The first part of this doctoral thesis focuses on the quality and safety of commercial
Spirulina based dietary supplements in Slovenia. It involves investigating their amino acid,
fatty acid and elemental composition and provides information on compliance with the
declared nutrient values. In addition, an assessment of iron bioavailability in Spirulina
products is presented. The findings confirm that Spirulina supplements are a valuable
source of essential and non-essential amino acids and ω 6 but not ω 3 polyunsaturated
fatty acids. They are also a rich dietary source of phosphorous (3.36-26.70% RDA), calcium
(0.15-29.50% RDA), selenium (0.01-38.60% RDA) and potassium 0.50-7.69% RDA).
However, an analysis of iron bioavailability suggests that despite their high iron content
(7.64-316.00% of RDA), only a small fraction (8.00-18.00%) is bioavailable. Moreover, the
addition of additives to Spirulina products leads to significant variations in nutrient
content and lower product quality. Additionally, inappropriate declarations were found in
86.70% of analyzed samples.
The second part of the thesis focuses on studying the impact of lactic acid fermentation
on Spirulina biomass and the choice of solvent on the antioxidant properties of the final
extract. The fermentation process was carried out using L actobacillus plantarum bacterial
culture. The study presents the nutritional composition of the biomass (including minerals,
proteins, fats, carbohydrates and dietary fibers) before and after fermentation.
Additionally, it provides the total phenolic content and in vitro antioxidant activity of
water and ethanol extracts from both non-fermented and fermented broth. The effect of
Spirulina treatment in vivo is demonstrated by cellular antioxidant activity and lipid
peroxidation, and cell response at a proteome level using the yeast Saccharomyces
cerevisiae. The results show how fermentation increases protein bioavailability while
reducing the fat content (from 6.26 before to 6.00% dwt after fermentation). Ethanol
extracts also exhibit higher in vitro (30.00% higher) and intracellular (20.00-40.00% higher)

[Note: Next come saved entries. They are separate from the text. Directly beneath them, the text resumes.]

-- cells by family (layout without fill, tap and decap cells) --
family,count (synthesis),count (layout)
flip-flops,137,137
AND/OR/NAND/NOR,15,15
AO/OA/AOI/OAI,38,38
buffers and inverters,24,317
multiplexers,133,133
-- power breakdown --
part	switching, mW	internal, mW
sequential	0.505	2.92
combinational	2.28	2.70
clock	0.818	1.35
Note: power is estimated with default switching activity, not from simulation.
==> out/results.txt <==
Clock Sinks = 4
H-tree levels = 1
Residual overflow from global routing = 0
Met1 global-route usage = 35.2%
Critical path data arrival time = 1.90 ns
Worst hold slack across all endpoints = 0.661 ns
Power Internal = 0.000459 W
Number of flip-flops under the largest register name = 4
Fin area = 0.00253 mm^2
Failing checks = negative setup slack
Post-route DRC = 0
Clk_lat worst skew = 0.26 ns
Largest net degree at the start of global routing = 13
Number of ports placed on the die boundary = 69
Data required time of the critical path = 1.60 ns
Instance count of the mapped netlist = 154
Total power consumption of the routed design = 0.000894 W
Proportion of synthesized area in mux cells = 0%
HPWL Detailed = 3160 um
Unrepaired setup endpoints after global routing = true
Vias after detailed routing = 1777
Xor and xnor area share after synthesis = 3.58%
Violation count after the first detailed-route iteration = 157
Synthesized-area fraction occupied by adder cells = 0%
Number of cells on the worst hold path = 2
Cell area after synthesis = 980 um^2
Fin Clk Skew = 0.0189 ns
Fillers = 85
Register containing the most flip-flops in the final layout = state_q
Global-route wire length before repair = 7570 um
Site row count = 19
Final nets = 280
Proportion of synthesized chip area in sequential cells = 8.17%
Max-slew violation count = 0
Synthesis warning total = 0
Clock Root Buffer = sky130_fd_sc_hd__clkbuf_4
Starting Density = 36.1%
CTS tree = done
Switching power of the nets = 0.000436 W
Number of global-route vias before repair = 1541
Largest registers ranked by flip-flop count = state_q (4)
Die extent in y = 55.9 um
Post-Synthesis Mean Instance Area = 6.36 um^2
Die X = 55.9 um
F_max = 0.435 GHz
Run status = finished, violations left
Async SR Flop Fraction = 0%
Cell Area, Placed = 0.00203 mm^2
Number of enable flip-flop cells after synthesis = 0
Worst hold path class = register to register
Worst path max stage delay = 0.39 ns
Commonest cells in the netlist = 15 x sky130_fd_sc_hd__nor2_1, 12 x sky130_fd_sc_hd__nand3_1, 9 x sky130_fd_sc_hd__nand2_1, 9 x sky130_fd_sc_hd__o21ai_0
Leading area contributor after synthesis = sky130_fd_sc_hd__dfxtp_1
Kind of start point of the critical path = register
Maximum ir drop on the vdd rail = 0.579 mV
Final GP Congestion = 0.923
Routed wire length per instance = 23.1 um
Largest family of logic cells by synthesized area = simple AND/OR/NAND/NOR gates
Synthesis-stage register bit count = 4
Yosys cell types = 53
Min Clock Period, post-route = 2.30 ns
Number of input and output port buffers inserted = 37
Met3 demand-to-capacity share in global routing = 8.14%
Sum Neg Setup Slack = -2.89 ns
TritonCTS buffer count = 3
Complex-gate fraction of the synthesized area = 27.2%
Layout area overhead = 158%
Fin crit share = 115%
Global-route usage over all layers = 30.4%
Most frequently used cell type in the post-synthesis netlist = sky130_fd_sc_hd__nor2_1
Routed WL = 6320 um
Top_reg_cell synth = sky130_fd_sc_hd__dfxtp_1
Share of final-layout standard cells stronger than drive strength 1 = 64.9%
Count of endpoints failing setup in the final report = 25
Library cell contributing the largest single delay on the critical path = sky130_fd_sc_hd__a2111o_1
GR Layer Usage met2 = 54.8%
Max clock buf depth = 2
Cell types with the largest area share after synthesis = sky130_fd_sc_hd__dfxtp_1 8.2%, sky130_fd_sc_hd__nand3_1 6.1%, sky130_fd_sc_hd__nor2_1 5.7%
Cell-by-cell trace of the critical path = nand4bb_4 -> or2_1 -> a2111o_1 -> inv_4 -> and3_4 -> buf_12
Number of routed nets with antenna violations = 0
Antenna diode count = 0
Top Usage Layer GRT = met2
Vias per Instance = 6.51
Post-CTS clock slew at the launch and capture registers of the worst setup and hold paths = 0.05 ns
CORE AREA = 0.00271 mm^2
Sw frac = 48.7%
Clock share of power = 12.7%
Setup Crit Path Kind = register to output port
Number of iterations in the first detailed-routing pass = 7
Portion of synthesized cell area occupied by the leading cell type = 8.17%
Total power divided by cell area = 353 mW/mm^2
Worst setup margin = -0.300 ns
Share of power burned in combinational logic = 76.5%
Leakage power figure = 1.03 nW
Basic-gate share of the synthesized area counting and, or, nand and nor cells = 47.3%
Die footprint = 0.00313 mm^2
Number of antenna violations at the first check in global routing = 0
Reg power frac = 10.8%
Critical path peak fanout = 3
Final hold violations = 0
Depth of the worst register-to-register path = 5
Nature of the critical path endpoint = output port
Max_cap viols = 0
**config.mk**
```make
export PLATFORM = sky130hd
export DESIGN_NAME = icc_tx_sched
export DESIGN_NICKNAME = d
export VERILOG_FILES = /design/src/rtl/icc_tx_sched.sv
export SDC_FILE = /design/constraint.sdc
export NUM_CORES = 1
export LEC_CHECK = 0
export ABC_AREA = 0
export BUFFER_PORTS_ARGS = -buffer_cell sky130_fd_sc_hd__buf_2
export CAP_MARGIN = 20
export CORE_MARGIN = 2
export CORE_UTILIZATION = 55
export DETAILED_ROUTE_END_ITERATION = 16
export GPL_TIMING_DRIVEN = 0
export HOLD_SLACK_MARGIN = 0.05
export PLACE_DENSITY = 0.78
export SETUP_SLACK_MARGIN = 0.1
export SKIP_LAST_GASP = 1
export SYNTH_ARGS = -nofsm -noshare
export SYNTH_HDL_FRONTEND = slang
export SYNTH_SLANG_ARGS = --single-unit
```
**constraint.sdc**
```tcl
create_clock -name txclk -period 3.2 [get_ports txclk]
set_input_delay 0.8 -clock txclk [delete_from_list [all_inputs] [get_ports txclk]]
set_output_delay 0.8 -clock txclk [all_outputs]
set_load 0.05 [all_outputs]
```
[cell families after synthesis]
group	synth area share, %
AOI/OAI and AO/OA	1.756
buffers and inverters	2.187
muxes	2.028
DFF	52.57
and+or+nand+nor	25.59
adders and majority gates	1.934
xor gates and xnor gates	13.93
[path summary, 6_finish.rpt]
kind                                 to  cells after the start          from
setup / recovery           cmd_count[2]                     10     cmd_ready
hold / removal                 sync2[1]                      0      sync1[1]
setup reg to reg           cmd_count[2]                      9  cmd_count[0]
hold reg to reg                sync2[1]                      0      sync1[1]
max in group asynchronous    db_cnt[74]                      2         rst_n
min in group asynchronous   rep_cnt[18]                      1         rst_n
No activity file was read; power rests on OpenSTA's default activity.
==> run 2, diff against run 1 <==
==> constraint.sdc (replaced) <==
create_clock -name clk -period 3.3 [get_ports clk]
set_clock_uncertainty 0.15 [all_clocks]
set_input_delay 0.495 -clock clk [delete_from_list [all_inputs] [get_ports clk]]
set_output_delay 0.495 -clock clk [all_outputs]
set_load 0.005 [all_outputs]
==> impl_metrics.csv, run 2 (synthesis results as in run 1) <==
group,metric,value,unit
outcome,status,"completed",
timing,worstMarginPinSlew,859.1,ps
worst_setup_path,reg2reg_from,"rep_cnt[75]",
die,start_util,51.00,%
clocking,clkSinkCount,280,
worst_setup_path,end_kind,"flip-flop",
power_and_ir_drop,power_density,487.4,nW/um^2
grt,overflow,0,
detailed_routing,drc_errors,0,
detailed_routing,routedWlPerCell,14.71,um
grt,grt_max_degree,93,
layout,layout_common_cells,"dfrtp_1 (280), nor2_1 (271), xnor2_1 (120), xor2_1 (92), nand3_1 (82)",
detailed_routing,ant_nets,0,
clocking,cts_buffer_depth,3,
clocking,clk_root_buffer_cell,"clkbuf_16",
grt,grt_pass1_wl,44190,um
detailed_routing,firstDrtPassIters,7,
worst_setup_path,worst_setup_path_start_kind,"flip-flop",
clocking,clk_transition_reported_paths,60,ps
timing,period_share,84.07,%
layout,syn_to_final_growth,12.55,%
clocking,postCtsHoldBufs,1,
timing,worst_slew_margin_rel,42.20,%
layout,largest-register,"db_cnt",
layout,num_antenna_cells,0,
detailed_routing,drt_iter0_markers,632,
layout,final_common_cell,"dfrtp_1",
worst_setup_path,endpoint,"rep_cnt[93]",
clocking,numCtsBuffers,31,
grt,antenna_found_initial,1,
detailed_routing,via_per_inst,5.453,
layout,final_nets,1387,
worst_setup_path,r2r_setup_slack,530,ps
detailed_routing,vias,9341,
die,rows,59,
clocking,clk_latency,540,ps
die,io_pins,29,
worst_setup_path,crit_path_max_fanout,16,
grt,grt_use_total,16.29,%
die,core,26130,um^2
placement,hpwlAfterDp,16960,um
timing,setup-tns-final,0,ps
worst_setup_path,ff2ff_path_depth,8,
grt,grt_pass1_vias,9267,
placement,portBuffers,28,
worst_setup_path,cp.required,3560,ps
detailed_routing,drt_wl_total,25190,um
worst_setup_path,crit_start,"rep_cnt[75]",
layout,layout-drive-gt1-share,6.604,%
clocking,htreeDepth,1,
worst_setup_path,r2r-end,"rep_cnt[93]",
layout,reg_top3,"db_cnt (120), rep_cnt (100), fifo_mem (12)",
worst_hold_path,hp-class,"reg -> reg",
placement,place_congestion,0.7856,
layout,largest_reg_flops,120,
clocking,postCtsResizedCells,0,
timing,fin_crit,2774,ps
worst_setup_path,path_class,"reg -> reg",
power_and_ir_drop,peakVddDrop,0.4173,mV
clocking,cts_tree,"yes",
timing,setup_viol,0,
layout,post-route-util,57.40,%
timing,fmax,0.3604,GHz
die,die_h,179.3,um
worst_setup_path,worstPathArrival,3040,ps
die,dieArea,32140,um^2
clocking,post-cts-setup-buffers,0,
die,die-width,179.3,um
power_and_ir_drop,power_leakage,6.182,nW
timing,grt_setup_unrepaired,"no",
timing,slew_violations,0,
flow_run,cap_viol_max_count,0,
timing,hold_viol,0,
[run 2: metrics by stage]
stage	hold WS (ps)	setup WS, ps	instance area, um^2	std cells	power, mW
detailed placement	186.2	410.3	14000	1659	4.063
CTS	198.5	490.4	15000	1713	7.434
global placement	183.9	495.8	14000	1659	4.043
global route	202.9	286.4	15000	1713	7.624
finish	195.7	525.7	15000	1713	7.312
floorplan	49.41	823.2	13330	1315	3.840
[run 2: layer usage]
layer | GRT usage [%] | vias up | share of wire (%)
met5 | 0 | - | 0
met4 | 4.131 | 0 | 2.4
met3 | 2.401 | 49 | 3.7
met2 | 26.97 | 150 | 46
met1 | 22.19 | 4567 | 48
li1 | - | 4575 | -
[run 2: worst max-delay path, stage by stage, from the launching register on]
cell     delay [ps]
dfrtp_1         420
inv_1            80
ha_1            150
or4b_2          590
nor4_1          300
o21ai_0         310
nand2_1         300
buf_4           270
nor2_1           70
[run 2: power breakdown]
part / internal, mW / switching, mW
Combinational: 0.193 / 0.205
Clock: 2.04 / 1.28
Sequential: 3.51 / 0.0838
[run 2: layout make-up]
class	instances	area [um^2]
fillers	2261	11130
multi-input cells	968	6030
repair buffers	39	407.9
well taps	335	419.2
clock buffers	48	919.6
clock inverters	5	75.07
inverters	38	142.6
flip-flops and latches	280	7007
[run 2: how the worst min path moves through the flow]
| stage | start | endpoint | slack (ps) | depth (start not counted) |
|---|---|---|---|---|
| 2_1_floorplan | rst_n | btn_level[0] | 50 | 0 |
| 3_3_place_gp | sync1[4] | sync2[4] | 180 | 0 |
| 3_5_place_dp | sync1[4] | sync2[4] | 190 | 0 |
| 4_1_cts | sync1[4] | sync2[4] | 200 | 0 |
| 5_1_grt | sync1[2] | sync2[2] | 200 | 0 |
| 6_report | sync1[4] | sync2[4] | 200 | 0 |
`config.mk`:
```
export PLATFORM = sky130hd
export DESIGN_NAME = wb_port_scheduler
export DESIGN_NICKNAME = d
export VERILOG_FILES = /design/src/rtl/wb_sched_pkg.sv /design/src/rtl/wb_slot_table.sv /design/src/rtl/wb_port_scheduler.sv
export SDC_FILE = /design/constraint.sdc
export NUM_CORES = 1
export LEC_CHECK = 0
export ABC_CLOCK_PERIOD_IN_PS = 26000
export CAP_MARGIN = 20
export CORE_UTILIZATION = 35
export CTS_CLUSTER_SIZE = 8
export DETAILED_ROUTE_END_ITERATION = 12
export GPL_ROUTABILITY_DRIVEN = 0
export GPL_TIMING_DRIVEN = 0
export PLACE_DENSITY_LB_ADDON = 0.08
export REMOVE_ABC_BUFFERS = 1
export SYNTH_ARGS = -nofsm -noshare
export SYNTH_HDL_FRONTEND = slang
export SYNTH_SLANG_ARGS = --single-unit
export TNS_END_PERCENT = 100
```
`constraint.sdc`:
```
create_clock -name clk -period 26 [get_ports clk]
set_input_delay 5.2 -clock clk [delete_from_list [all_inputs] [get_ports clk]]
set_output_delay 5.2 -clock clk [all_outputs]
set_load 0.05 [all_outputs]
```
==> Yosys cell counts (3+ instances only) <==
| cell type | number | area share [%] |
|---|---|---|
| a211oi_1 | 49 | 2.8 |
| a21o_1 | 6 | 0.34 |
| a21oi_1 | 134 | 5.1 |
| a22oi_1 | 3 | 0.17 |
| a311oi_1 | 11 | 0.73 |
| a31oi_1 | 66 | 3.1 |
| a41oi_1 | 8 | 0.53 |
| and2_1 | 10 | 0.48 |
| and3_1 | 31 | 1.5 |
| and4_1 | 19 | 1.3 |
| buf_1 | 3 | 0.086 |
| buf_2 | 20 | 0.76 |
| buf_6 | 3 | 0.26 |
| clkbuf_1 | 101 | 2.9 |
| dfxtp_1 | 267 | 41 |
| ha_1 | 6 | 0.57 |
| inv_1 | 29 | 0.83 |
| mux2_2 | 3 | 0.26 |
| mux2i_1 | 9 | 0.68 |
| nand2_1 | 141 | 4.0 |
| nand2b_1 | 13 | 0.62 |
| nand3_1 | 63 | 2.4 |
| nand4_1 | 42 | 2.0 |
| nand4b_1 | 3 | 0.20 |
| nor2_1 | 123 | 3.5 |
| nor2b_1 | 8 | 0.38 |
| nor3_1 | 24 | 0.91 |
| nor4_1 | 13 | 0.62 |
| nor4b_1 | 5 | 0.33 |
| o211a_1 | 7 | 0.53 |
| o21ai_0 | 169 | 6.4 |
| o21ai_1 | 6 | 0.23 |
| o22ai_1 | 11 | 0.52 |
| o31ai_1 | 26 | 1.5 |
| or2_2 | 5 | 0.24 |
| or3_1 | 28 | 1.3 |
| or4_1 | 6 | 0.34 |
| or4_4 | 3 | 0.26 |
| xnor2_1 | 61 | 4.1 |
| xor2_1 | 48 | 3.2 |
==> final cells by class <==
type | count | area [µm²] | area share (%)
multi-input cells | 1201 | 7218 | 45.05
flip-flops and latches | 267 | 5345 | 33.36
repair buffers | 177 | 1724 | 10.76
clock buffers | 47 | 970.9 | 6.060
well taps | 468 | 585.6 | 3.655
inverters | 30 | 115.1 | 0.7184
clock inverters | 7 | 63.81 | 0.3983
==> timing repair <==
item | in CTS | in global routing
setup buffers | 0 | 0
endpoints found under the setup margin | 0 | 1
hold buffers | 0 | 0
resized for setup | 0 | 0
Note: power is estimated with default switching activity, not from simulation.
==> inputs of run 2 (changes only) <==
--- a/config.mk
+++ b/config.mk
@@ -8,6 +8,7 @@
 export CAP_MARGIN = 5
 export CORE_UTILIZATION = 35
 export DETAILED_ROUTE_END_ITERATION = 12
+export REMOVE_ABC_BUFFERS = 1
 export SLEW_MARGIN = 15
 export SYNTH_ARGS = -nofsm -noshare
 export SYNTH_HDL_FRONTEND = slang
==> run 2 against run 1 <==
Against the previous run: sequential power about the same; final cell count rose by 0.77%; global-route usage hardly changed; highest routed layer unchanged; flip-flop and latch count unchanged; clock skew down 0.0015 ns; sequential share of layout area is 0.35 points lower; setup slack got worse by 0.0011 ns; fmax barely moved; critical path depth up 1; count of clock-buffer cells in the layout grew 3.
**config.mk**
```make
export PLATFORM = sky130hd
export DESIGN_NAME = adc_frame_capture_flat
export DESIGN_NICKNAME = d
export VERILOG_FILES = /design/src/rtl/adc_frame_capture_pkg.sv /design/src/rtl/adc_frame_capture_if.sv /design/src/rtl/adc_frame_capture_fifo.sv /design/src/rtl/adc_frame_capture.sv /design/src/flat_wrapper.sv
export SDC_FILE = /design/constraint.sdc
export NUM_CORES = 1
export LEC_CHECK = 0
export CORE_AREA = 4 4 130 132
export CTS_BUF_LIST = sky130_fd_sc_hd__clkbuf_4 sky130_fd_sc_hd__clkbuf_8
export CTS_CLUSTER_SIZE = 30
export DETAILED_ROUTE_END_ITERATION = 8
export DIE_AREA = 0 0 134 136
export MAX_ROUTING_LAYER = met4
export PLACE_DENSITY = 0.73
export RECOVER_POWER = 25
export SETUP_SLACK_MARGIN = 0.3
export SKIP_CTS_REPAIR_TIMING = 1
export SYNTH_ARGS = -nofsm -noshare
export SYNTH_HDL_FRONTEND = slang
export SYNTH_HIERARCHICAL = 1
export SYNTH_SLANG_ARGS = --single-unit
```
**constraint.sdc**
```tcl
create_clock -name clk_100MHz -period 4 [get_ports clk_100MHz]
set_input_delay 0.8 -clock clk_100MHz [delete_from_list [all_inputs] [get_ports clk_100MHz]]
set_output_delay 0.8 -clock clk_100MHz [all_outputs]
set_load 0.01 [all_outputs]
```
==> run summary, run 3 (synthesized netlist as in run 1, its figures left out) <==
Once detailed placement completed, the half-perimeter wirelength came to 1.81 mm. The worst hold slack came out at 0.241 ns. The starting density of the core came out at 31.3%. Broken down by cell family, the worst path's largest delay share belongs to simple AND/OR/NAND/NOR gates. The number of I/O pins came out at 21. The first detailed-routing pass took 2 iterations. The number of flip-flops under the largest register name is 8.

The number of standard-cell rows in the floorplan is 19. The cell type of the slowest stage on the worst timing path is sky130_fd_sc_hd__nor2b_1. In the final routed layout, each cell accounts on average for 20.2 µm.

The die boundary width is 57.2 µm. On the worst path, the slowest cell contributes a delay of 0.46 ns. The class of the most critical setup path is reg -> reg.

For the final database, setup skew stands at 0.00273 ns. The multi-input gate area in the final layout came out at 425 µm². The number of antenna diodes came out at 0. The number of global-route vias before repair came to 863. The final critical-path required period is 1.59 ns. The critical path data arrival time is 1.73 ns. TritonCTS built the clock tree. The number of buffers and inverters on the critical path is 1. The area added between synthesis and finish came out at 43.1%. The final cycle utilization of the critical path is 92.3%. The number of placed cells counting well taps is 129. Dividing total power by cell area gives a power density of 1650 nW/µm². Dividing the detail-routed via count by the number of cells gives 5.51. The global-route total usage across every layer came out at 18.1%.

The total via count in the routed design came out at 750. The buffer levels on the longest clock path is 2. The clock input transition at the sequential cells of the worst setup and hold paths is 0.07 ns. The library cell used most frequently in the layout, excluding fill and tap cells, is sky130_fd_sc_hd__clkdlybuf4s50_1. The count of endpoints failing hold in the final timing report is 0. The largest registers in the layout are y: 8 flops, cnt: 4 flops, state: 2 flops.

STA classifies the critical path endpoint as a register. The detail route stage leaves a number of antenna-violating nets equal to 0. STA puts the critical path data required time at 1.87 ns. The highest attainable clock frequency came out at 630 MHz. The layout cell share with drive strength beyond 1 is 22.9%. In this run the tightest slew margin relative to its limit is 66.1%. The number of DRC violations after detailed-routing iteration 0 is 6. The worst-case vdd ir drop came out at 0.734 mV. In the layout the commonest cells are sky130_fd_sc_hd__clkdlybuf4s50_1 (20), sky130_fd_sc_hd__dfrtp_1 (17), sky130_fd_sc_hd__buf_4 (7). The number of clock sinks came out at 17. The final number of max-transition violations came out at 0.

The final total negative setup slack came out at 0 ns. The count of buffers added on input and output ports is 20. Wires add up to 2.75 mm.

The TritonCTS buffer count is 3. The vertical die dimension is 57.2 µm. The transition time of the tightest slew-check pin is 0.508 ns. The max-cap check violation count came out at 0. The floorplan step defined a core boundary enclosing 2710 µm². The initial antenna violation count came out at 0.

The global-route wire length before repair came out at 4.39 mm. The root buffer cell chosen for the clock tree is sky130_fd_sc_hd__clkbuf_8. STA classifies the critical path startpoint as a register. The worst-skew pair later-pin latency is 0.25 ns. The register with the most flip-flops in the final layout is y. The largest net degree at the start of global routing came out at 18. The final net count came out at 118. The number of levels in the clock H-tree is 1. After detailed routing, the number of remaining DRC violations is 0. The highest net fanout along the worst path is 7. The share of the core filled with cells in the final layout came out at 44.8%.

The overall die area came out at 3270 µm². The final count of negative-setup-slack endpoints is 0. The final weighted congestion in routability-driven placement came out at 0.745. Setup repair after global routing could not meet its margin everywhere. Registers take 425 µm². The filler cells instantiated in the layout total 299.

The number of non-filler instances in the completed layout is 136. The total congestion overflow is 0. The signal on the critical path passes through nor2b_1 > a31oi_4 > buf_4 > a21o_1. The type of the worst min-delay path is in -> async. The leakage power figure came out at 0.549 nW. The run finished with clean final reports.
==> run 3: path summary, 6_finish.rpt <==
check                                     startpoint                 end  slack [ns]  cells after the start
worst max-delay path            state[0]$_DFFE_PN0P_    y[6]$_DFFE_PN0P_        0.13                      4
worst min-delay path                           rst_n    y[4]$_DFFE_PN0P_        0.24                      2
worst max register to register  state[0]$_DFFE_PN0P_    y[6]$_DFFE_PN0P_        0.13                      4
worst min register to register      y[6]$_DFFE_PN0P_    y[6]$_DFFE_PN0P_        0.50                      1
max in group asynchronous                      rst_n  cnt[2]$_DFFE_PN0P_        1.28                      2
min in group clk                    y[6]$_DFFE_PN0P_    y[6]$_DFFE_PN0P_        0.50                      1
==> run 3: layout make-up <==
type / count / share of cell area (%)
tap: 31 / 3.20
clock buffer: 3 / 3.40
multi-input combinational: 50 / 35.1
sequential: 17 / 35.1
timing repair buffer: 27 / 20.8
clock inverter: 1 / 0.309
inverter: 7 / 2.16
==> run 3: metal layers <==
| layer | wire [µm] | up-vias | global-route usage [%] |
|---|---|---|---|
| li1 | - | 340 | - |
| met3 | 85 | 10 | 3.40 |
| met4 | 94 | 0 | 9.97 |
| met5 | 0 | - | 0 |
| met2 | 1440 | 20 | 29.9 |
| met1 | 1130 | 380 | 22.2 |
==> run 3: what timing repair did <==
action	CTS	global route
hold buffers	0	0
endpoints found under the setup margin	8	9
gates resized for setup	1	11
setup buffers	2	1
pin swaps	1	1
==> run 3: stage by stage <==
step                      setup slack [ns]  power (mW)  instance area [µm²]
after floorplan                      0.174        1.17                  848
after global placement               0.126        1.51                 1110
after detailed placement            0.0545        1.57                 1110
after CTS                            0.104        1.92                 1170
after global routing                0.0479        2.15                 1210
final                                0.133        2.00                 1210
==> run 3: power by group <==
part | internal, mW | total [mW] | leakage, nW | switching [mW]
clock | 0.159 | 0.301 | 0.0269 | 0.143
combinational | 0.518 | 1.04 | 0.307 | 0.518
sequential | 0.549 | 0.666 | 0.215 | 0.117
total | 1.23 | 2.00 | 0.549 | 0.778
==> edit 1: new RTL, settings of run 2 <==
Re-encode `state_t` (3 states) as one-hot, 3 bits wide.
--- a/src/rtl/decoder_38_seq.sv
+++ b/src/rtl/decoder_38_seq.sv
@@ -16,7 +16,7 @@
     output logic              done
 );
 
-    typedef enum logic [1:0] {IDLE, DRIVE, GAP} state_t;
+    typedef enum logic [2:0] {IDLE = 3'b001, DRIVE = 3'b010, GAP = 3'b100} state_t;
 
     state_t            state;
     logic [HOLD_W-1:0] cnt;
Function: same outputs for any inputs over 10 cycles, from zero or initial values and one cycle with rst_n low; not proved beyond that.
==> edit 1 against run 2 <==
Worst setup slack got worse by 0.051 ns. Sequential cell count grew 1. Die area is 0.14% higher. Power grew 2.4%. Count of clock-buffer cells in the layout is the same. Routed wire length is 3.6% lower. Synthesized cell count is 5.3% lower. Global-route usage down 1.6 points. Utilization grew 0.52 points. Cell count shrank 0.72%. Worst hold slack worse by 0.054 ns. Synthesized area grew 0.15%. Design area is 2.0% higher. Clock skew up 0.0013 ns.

antioxidant activity and lower intra cellular oxidative lipid damage (from 13.80 before to
5.71 fluorescence/optical density after treatment). Additionally, a greater antioxidant
efficiency of ethanol than water extracts and a lowering of cell stress response related
protein expression in yeast treated with fermented Spirulina ethanol extract is observed.
The following proteome analysis of the fermented Spirulina ethanol extracts showed a
decrease in protein content (from 847 to 490) after fermentation and consequent increase
in amino acid content indicating a proteolytic activity during fermentation. Similarly, the
lipid content decreased, while the lipid metabolites increased. The chlorophyll and
carotenoid content lowered after fermentation.
The final part of the thesis explores combining elemental composition and stable isotope
ratios to verify the country of origin of Spirulina and other algal products. This approach
is also employed to determine the potential presence of undeclared ingredients in
commercial products. The method successfully differentiated between Hawaiian, Italian
and Portuguese products (100%), as well as a good separation of Chinese samples. However,
the separation of Indian and Taiwanese samples (66.7%) was less successful.
To summarize, this thesis provides an insight into quality and safety of Spirulina
products from the Slovenian market, and shows that differences in isotopic, elemental and
nutrient composition reflect cultivation, processing methods and environmental conditions,
and combined, provide a promising tool for determining the quality and authenticity of
Spirulina and similar algal products Finally, the discovery of essential role of lactic acid
fermented Spirulina in combating cell oxidative stress and its implications in metabolomics
raises new questions offering new research possibilities.